(Task prompt): Report each line of the entries below that has the word "inverters" in it.
================================
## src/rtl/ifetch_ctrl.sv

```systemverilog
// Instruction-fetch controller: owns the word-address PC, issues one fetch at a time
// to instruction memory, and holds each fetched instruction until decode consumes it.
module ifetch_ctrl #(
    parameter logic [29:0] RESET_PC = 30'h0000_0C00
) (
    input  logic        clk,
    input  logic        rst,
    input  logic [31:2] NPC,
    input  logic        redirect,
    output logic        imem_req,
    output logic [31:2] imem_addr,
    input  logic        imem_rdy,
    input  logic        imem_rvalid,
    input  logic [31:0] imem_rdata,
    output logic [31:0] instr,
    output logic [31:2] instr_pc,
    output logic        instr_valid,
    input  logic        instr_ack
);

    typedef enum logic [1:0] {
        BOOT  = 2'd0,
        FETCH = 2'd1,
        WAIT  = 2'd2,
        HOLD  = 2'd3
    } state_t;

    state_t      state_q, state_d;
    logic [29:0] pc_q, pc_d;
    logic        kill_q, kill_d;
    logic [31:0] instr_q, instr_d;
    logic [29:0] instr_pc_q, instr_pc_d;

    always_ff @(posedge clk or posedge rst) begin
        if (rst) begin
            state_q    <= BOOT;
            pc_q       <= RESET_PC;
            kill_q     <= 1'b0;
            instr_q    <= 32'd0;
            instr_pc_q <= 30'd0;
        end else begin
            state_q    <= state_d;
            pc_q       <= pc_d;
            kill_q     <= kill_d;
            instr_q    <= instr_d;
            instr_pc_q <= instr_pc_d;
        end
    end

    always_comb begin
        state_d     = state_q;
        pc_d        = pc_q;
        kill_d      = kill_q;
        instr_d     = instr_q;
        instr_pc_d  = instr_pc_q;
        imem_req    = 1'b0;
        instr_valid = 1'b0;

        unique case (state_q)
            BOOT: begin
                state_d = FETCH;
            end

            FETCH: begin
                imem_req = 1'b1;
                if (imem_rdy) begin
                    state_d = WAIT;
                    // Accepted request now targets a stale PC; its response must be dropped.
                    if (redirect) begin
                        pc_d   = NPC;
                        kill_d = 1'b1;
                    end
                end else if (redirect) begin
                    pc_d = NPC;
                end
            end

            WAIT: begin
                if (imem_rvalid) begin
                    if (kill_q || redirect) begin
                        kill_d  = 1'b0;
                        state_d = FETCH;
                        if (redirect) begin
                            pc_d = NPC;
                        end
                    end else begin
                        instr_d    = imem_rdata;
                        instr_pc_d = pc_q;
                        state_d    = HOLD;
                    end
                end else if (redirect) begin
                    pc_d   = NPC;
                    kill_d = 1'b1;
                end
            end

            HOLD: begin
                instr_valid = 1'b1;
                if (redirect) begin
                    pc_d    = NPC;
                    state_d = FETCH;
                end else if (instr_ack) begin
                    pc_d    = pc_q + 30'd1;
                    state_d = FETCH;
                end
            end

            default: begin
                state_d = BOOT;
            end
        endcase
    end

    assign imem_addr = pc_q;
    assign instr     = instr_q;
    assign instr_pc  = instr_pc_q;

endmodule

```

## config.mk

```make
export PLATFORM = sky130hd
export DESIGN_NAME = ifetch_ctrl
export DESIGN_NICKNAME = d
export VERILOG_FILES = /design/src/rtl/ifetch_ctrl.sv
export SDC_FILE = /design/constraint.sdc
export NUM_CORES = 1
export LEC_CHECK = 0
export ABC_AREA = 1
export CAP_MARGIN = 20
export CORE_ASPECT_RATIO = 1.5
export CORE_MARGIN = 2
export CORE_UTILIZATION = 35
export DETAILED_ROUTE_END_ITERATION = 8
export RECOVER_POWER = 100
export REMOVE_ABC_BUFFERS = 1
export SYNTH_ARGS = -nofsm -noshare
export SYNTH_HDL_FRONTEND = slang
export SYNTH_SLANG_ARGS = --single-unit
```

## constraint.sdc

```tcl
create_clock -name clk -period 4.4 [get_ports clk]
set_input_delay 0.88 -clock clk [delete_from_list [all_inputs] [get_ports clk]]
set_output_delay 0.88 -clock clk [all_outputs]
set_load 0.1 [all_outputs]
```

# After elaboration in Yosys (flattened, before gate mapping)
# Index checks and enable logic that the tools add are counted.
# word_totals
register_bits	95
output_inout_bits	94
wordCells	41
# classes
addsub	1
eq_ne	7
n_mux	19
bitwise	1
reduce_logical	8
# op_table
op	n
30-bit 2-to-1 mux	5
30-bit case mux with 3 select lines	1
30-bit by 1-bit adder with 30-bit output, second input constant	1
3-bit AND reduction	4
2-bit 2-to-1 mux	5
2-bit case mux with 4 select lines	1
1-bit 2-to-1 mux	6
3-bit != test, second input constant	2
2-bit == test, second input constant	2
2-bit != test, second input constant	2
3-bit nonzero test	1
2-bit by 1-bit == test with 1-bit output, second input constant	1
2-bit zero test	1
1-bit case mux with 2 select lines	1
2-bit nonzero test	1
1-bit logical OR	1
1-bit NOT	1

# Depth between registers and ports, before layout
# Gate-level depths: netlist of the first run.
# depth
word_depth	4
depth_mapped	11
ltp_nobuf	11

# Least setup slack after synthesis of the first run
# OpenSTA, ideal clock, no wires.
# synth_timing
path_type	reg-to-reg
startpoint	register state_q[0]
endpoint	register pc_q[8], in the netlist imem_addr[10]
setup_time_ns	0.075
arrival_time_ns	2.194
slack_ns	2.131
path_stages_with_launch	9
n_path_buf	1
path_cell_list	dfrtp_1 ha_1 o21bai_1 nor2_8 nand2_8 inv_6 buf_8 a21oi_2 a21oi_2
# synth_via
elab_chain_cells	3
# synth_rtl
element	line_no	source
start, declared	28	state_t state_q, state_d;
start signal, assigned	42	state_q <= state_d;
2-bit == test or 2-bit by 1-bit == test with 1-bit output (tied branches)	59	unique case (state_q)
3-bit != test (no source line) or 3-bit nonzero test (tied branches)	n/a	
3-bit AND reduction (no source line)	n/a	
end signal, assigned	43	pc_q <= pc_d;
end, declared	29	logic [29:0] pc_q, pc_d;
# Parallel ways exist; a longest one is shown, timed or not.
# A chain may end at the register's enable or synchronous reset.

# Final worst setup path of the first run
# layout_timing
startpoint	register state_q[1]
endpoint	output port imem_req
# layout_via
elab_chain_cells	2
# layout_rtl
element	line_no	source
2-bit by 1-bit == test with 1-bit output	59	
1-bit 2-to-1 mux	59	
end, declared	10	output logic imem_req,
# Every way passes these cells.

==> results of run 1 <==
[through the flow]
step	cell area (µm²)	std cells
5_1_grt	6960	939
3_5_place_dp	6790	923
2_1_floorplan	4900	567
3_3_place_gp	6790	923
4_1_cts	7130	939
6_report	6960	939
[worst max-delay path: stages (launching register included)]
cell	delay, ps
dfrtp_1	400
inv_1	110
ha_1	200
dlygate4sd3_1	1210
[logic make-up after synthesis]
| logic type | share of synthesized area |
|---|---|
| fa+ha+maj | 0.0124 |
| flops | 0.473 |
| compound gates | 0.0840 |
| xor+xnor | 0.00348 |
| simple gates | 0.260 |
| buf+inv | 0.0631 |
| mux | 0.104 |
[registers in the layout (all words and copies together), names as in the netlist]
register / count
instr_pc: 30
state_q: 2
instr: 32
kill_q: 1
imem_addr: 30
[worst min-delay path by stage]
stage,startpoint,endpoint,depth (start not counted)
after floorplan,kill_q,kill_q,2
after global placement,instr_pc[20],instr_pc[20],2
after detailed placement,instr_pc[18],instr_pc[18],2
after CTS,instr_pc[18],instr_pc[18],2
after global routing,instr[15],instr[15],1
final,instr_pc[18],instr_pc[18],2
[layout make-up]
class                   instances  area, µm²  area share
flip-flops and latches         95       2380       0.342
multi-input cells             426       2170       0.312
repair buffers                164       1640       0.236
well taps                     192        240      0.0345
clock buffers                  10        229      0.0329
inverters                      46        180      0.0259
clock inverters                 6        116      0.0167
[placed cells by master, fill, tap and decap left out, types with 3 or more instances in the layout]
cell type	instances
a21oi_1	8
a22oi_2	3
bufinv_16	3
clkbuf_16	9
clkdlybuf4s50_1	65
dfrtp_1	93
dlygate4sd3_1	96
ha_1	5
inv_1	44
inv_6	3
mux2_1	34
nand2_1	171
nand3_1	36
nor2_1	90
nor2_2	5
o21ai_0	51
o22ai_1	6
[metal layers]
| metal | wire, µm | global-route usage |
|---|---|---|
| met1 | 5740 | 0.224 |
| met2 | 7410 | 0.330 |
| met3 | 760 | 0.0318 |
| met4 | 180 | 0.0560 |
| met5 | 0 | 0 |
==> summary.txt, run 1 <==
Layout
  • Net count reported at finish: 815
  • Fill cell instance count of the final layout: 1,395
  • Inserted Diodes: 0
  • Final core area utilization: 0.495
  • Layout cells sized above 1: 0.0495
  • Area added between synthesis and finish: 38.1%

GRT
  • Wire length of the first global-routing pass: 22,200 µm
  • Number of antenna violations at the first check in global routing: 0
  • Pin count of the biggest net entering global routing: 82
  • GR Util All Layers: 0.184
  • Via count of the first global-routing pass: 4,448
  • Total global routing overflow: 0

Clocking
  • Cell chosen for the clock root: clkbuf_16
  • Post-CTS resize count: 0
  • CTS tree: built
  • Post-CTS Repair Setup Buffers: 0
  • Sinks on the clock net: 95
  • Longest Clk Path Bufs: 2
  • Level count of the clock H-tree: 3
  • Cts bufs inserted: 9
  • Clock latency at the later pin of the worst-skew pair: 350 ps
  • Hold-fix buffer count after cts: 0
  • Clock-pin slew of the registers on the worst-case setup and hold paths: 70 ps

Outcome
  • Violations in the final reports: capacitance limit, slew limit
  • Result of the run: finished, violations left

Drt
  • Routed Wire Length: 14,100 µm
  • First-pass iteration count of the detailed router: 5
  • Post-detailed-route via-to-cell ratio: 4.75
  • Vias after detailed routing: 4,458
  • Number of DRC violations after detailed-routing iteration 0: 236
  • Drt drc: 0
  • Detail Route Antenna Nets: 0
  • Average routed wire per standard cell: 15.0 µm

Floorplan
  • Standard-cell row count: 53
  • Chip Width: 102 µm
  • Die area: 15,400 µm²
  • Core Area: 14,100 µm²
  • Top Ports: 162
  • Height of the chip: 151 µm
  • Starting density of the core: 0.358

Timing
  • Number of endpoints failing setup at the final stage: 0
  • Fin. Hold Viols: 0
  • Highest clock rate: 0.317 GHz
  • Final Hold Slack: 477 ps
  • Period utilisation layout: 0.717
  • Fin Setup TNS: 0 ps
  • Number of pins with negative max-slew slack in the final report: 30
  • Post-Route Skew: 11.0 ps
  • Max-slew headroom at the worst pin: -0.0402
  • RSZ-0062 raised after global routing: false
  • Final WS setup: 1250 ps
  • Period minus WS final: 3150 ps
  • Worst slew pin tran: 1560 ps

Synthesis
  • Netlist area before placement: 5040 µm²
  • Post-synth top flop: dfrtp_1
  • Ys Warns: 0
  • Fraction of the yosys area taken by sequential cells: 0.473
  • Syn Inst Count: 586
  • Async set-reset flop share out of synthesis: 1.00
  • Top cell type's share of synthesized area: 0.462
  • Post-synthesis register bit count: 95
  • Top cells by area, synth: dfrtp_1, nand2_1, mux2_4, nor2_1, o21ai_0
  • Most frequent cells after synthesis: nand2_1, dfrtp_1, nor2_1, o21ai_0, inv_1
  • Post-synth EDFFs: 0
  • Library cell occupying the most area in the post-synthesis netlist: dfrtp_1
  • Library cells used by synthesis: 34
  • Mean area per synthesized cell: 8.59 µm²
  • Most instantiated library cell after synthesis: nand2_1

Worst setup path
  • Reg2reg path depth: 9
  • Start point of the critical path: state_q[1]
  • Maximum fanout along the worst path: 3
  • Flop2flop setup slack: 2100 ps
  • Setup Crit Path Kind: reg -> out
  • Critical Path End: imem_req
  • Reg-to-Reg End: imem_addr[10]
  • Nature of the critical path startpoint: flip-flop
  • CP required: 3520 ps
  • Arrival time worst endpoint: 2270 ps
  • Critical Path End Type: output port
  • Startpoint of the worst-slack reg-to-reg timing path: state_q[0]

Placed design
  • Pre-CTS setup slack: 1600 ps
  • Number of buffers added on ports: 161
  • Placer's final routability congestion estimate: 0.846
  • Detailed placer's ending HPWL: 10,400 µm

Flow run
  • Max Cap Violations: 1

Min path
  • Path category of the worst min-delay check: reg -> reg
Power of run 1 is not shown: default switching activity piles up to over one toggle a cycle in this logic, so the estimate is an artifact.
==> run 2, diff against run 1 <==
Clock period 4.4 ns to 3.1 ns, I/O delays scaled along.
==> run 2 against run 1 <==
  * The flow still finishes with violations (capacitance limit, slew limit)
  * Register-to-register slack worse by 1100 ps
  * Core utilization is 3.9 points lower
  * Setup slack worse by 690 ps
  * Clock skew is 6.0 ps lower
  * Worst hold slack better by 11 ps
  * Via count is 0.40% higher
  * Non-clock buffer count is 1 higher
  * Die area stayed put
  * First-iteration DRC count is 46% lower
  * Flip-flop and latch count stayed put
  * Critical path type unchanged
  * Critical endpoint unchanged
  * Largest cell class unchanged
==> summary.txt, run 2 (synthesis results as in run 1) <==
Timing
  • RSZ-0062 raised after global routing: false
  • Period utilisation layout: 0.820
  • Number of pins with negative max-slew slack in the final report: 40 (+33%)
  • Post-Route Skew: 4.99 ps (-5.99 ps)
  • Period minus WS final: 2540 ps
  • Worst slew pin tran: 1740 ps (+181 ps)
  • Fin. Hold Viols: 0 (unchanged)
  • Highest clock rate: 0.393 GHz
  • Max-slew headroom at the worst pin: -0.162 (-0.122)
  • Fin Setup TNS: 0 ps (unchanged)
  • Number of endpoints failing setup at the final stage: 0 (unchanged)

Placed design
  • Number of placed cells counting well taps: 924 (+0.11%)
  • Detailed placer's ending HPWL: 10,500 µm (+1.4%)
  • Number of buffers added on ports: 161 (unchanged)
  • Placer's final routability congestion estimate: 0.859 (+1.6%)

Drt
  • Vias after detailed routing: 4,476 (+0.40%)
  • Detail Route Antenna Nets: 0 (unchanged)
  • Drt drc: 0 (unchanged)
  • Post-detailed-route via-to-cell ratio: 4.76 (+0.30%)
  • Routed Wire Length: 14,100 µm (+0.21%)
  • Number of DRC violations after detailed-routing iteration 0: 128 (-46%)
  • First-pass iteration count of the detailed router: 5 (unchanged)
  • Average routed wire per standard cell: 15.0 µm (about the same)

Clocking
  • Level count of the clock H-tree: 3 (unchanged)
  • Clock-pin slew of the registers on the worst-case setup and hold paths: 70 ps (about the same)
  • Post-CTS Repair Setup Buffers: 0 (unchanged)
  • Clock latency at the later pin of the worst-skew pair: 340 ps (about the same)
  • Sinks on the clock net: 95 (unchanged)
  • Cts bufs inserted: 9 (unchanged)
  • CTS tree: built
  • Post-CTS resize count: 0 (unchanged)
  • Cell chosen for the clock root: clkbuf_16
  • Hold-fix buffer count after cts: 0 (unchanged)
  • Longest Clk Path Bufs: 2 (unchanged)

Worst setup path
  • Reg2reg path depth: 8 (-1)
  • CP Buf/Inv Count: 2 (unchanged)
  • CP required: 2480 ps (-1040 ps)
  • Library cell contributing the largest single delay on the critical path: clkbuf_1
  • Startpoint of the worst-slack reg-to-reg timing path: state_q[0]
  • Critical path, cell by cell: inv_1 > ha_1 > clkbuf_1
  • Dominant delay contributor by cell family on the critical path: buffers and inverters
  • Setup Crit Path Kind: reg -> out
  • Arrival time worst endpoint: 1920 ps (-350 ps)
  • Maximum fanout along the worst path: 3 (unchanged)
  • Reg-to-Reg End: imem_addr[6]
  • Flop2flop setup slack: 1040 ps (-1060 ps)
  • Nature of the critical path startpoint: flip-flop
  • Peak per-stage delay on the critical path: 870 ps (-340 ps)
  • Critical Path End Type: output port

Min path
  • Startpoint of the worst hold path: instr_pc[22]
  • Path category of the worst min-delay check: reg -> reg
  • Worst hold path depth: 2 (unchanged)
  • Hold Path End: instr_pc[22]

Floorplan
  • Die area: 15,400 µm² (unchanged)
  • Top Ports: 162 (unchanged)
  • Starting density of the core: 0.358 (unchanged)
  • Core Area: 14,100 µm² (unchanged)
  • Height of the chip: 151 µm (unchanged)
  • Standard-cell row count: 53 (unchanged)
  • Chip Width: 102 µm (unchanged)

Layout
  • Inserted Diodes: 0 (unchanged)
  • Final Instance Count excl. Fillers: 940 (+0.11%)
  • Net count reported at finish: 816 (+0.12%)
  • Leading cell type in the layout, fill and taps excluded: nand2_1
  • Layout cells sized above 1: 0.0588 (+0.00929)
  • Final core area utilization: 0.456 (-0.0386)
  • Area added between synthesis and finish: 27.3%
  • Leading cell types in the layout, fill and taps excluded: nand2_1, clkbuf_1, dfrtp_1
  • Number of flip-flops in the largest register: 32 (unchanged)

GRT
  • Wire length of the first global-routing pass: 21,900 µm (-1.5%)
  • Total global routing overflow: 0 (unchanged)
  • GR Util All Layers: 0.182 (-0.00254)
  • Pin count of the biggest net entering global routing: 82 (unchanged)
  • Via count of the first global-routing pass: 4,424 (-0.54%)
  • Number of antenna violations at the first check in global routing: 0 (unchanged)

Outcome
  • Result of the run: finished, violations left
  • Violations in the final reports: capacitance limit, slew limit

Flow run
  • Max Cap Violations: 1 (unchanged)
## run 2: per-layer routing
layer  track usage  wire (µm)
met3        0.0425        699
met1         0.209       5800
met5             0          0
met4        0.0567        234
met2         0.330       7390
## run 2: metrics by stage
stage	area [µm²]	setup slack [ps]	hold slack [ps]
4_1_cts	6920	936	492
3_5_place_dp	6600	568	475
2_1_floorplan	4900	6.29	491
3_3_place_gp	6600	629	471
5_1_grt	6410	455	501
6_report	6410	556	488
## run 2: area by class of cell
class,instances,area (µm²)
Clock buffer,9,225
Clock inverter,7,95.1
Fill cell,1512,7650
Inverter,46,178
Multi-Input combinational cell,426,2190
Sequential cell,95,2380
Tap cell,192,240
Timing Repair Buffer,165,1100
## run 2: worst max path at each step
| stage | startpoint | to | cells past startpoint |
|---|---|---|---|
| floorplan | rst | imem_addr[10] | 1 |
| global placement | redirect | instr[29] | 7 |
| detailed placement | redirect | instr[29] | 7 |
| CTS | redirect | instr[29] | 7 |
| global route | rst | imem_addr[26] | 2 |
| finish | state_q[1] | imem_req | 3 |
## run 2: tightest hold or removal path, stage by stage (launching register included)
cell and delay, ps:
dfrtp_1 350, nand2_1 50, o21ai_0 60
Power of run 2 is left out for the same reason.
================================
(Reply to the exercise):
inverters                      46        180      0.0259
clock inverters                 6        116      0.0167
  • Dominant delay contributor by cell family on the critical path: buffers and inverters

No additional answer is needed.